▸ Task directions: Every line of the material below, from the top through the line with "logic [tpg_pkg::NPINS-1:0] wake;", should be reproduced exactly.

▸ Extracted records:

[src/core/tpg_gpio.sv]
// Twelve pin configuration and data block with APB register access.
// Assumes an APB3 master on pclk and a loader that strobes image_load.
`timescale 1ns/1ps
module tpg_gpio #(
	parameter int SYNC_STAGES = 2
) (
	input wire logic pclk,
	input wire logic presetn,
	input wire tpg_pkg::tpg_apb_req_t apb_req,
	output tpg_pkg::tpg_apb_rsp_t apb_rsp,
	input wire logic image_load,
	input wire logic eeprom_present,
	input wire logic otp_programmed,
	input wire tpg_pkg::tpg_cfg_t eeprom_image,
	input wire tpg_pkg::tpg_cfg_t otp_image,
	input wire logic usb_reset,
	input wire logic lite_soft_reset,
	input wire logic reset_protect,
	input wire logic [tpg_pkg::NPINS-1:0] wake_enable,
	input wire logic [tpg_pkg::NPINS-1:0] wake_polarity,
	input wire logic [tpg_pkg::NPINS-1:0] alt_out,
	input wire logic [tpg_pkg::NPINS-1:0] alt_oe,
	input wire logic [tpg_pkg::NPINS-1:0] pin_in,
	output logic [tpg_pkg::NPINS-1:0] pin_out,
	output logic [tpg_pkg::NPINS-1:0] pin_oe,
	output logic [tpg_pkg::NPINS-1:0] wake_event
);
	// ----------------------------------------------------------------
	// Parameter check
	// ----------------------------------------------------------------
	if (SYNC_STAGES < 2) begin : g_bad_sync
		$error("tpg_gpio needs at least two sync stages");
	end

	// ----------------------------------------------------------------
	// State
	// ----------------------------------------------------------------
	typedef struct packed {
		tpg_pkg::tpg_cfg_t cfg;
		tpg_pkg::tpg_cfg_t img;
		tpg_pkg::tpg_apb_rsp_t rsp;
		logic [tpg_pkg::NPINS-1:0] pin_out;
		logic [tpg_pkg::NPINS-1:0] pin_oe;
		logic [tpg_pkg::NPINS-1:0] wake;
	} tpg_state_t;

	tpg_state_t st_r;
	tpg_state_t st_nxt;
	logic [tpg_pkg::NPINS-1:0] pin_sync;

	// ----------------------------------------------------------------
	// Pin synchroniser
	// ----------------------------------------------------------------
	tpg_sync #(
		.WIDTH(tpg_pkg::NPINS),
		.STAGES(SYNC_STAGES)
	) tpg_sync_i (
		.pclk(pclk),
		.presetn(presetn),
		.async_in(pin_in),
		.sync_out(pin_sync)
	);

	// ----------------------------------------------------------------
	// Register packing
	// ----------------------------------------------------------------
	function automatic logic [31:0] tpg_pack_low(input tpg_pkg::tpg_cfg_t c,
		input logic [tpg_pkg::NPINS-1:0] lvl);
		logic [31:0] w;
		w = 32'h0000_0000;
		w[tpg_pkg::LOW_FSEL_LSB +: tpg_pkg::LOW_PINS] =
			c.pin_function_select[tpg_pkg::LOW_PINS-1:0];
		w[tpg_pkg::LOW_DRV_LSB +: tpg_pkg::LOW_PINS] =
			c.output_drive_type[tpg_pkg::LOW_PINS-1:0];
		w[tpg_pkg::LOW_DIR_LSB +: tpg_pkg::LOW_PINS] =
			c.pin_direction[tpg_pkg::LOW_PINS-1:0];
		w[tpg_pkg::LOW_DAT_LSB +: tpg_pkg::LOW_PINS] =
			lvl[tpg_pkg::LOW_PINS-1:0];
		return w;
	endfunction : tpg_pack_low

	function automatic logic [31:0] tpg_pack_high(input tpg_pkg::tpg_cfg_t c,
		input logic [tpg_pkg::NPINS-1:0] lvl);
		logic [31:0] w;
		w = 32'h0000_0000;
		w[tpg_pkg::HIGH_FSEL_LSB +: tpg_pkg::HIGH_PINS] =
			c.pin_function_select[tpg_pkg::NPINS-1:tpg_pkg::LOW_PINS];
		w[tpg_pkg::HIGH_DRV_LSB +: tpg_pkg::HIGH_PINS] =
			c.output_drive_type[tpg_pkg::NPINS-1:tpg_pkg::LOW_PINS];
		w[tpg_pkg::HIGH_DIR_LSB +: tpg_pkg::HIGH_PINS] =
			c.pin_direction[tpg_pkg::NPINS-1:tpg_pkg::LOW_PINS];
		w[tpg_pkg::HIGH_DAT_LSB +: tpg_pkg::HIGH_PINS] =
			lvl[tpg_pkg::NPINS-1:tpg_pkg::LOW_PINS];
		return w;
	endfunction : tpg_pack_high

	// ----------------------------------------------------------------
	// Bus decode
	// ----------------------------------------------------------------
	logic setup_ph;
	logic acc_done;
	logic hit_low;
	logic hit_high;
	logic wr_low;
	logic wr_high;
	logic restore;

	assign setup_ph = apb_req.psel && !apb_req.penable;
	assign acc_done = apb_req.psel && apb_req.penable && st_r.rsp.pready;
	assign hit_low = apb_req.paddr == tpg_pkg::GPIO_LOW_CONFIG_ADDR;
	assign hit_high = apb_req.paddr == tpg_pkg::GPIO_HIGH_CONFIG_ADDR;
	assign wr_low = acc_done && apb_req.pwrite && hit_low;
	assign wr_high = acc_done && apb_req.pwrite && hit_high;
	assign restore = (usb_reset || lite_soft_reset) && !reset_protect;

	// ----------------------------------------------------------------
	// Next state
	// ----------------------------------------------------------------
	always_comb begin
		st_nxt = st_r;
		// Answer in the first access cycle
		st_nxt.rsp.pready = setup_ph;
		st_nxt.rsp.pslverr = setup_ph && !hit_low && !hit_high;
		if (setup_ph && !apb_req.pwrite) begin
			st_nxt.rsp.prdata = hit_low ? tpg_pack_low(st_r.cfg, pin_sync) :
				hit_high ? tpg_pack_high(st_r.cfg, pin_sync) : 32'h0000_0000;
		end else if (!setup_ph) begin
			st_nxt.rsp.prdata = 32'h0000_0000;
		end
		// Low register write, bits 31:16 dropped
		if (wr_low) begin
			st_nxt.cfg.pin_function_select[tpg_pkg::LOW_PINS-1:0] =
				apb_req.pwdata[tpg_pkg::LOW_FSEL_LSB +: tpg_pkg::LOW_PINS];
			st_nxt.cfg.output_drive_type[tpg_pkg::LOW_PINS-1:0] =
				apb_req.pwdata[tpg_pkg::LOW_DRV_LSB +: tpg_pkg::LOW_PINS];
			st_nxt.cfg.pin_direction[tpg_pkg::LOW_PINS-1:0] =
				apb_req.pwdata[tpg_pkg::LOW_DIR_LSB +: tpg_pkg::LOW_PINS];
			st_nxt.cfg.pin_level_value[tpg_pkg::LOW_PINS-1:0] =
				apb_req.pwdata[tpg_pkg::LOW_DAT_LSB +: tpg_pkg::LOW_PINS];
		end
		// High register write
		if (wr_high) begin
			st_nxt.cfg.pin_function_select[tpg_pkg::NPINS-1:tpg_pkg::LOW_PINS] =
				apb_req.pwdata[tpg_pkg::HIGH_FSEL_LSB +: tpg_pkg::HIGH_PINS];
			st_nxt.cfg.output_drive_type[tpg_pkg::NPINS-1:tpg_pkg::LOW_PINS] =
				apb_req.pwdata[tpg_pkg::HIGH_DRV_LSB +: tpg_pkg::HIGH_PINS];
			st_nxt.cfg.pin_direction[tpg_pkg::NPINS-1:tpg_pkg::LOW_PINS] =
				apb_req.pwdata[tpg_pkg::HIGH_DIR_LSB +: tpg_pkg::HIGH_PINS];
			st_nxt.cfg.pin_level_value[tpg_pkg::NPINS-1:tpg_pkg::LOW_PINS] =
				apb_req.pwdata[tpg_pkg::HIGH_DAT_LSB +: tpg_pkg::HIGH_PINS];
		end
		// Image load, overrides writes in the same cycle unless reset_protect is set
		if (image_load) begin
			if (eeprom_present) begin
				st_nxt.img = eeprom_image;
			end else if (otp_programmed) begin
				st_nxt.img = otp_image;
			end else begin
				st_nxt.img = tpg_pkg::CFG_FALLBACK;
			end
			if (!reset_protect) begin
				st_nxt.cfg = st_nxt.img;
			end
		end else if (restore) begin
			st_nxt.cfg = st_r.img;
		end
		// Pin drivers
		for (int i = 0; i < tpg_pkg::NPINS; i++) begin
			if (st_r.cfg.pin_function_select[i]) begin
				st_nxt.pin_oe[i] = alt_oe[i];
				st_nxt.pin_out[i] = alt_out[i];
			end else if (!st_r.cfg.pin_direction[i]) begin
				st_nxt.pin_oe[i] = 1'b0;
				st_nxt.pin_out[i] = 1'b0;
			end else if (st_r.cfg.output_drive_type[i]) begin
				st_nxt.pin_oe[i] = 1'b1;
				st_nxt.pin_out[i] = st_r.cfg.pin_level_value[i];
			end else begin
				st_nxt.pin_oe[i] = !st_r.cfg.pin_level_value[i];
				st_nxt.pin_out[i] = 1'b0;
			end
			st_nxt.wake[i] = !st_r.cfg.pin_function_select[i] &&
				!st_r.cfg.pin_direction[i] &&
				wake_enable[i] && (pin_sync[i] == wake_polarity[i]);
		end
	end

	// ----------------------------------------------------------------
	// State register
	// ----------------------------------------------------------------
	always_ff @(posedge pclk or negedge presetn) begin
		if (!presetn) begin
			st_r.cfg <= tpg_pkg::CFG_FALLBACK;
			st_r.img <= tpg_pkg::CFG_FALLBACK;
			st_r.rsp <= '0;
			st_r.pin_out <= '0;
			st_r.pin_oe <= '0;
			st_r.wake <= '0;
		end else begin
			st_r <= st_nxt;
		end
	end

	assign apb_rsp = st_r.rsp;
	assign pin_out = st_r.pin_out;
	assign pin_oe = st_r.pin_oe;
	assign wake_event = st_r.wake;
endmodule : tpg_gpio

▸ Task response:
[src/core/tpg_gpio.sv]
// Twelve pin configuration and data block with APB register access.
// Assumes an APB3 master on pclk and a loader that strobes image_load.
`timescale 1ns/1ps
module tpg_gpio #(
	parameter int SYNC_STAGES = 2
) (
	input wire logic pclk,
	input wire logic presetn,
	input wire tpg_pkg::tpg_apb_req_t apb_req,
	output tpg_pkg::tpg_apb_rsp_t apb_rsp,
	input wire logic image_load,
	input wire logic eeprom_present,
	input wire logic otp_programmed,
	input wire tpg_pkg::tpg_cfg_t eeprom_image,
	input wire tpg_pkg::tpg_cfg_t otp_image,
	input wire logic usb_reset,
	input wire logic lite_soft_reset,
	input wire logic reset_protect,
	input wire logic [tpg_pkg::NPINS-1:0] wake_enable,
	input wire logic [tpg_pkg::NPINS-1:0] wake_polarity,
	input wire logic [tpg_pkg::NPINS-1:0] alt_out,
	input wire logic [tpg_pkg::NPINS-1:0] alt_oe,
	input wire logic [tpg_pkg::NPINS-1:0] pin_in,
	output logic [tpg_pkg::NPINS-1:0] pin_out,
	output logic [tpg_pkg::NPINS-1:0] pin_oe,
	output logic [tpg_pkg::NPINS-1:0] wake_event
);
	// ----------------------------------------------------------------
	// Parameter check
	// ----------------------------------------------------------------
	if (SYNC_STAGES < 2) begin : g_bad_sync
		$error("tpg_gpio needs at least two sync stages");
	end

	// ----------------------------------------------------------------
	// State
	// ----------------------------------------------------------------
	typedef struct packed {
		tpg_pkg::tpg_cfg_t cfg;
		tpg_pkg::tpg_cfg_t img;
		tpg_pkg::tpg_apb_rsp_t rsp;
		logic [tpg_pkg::NPINS-1:0] pin_out;
		logic [tpg_pkg::NPINS-1:0] pin_oe;
		logic [tpg_pkg::NPINS-1:0] wake;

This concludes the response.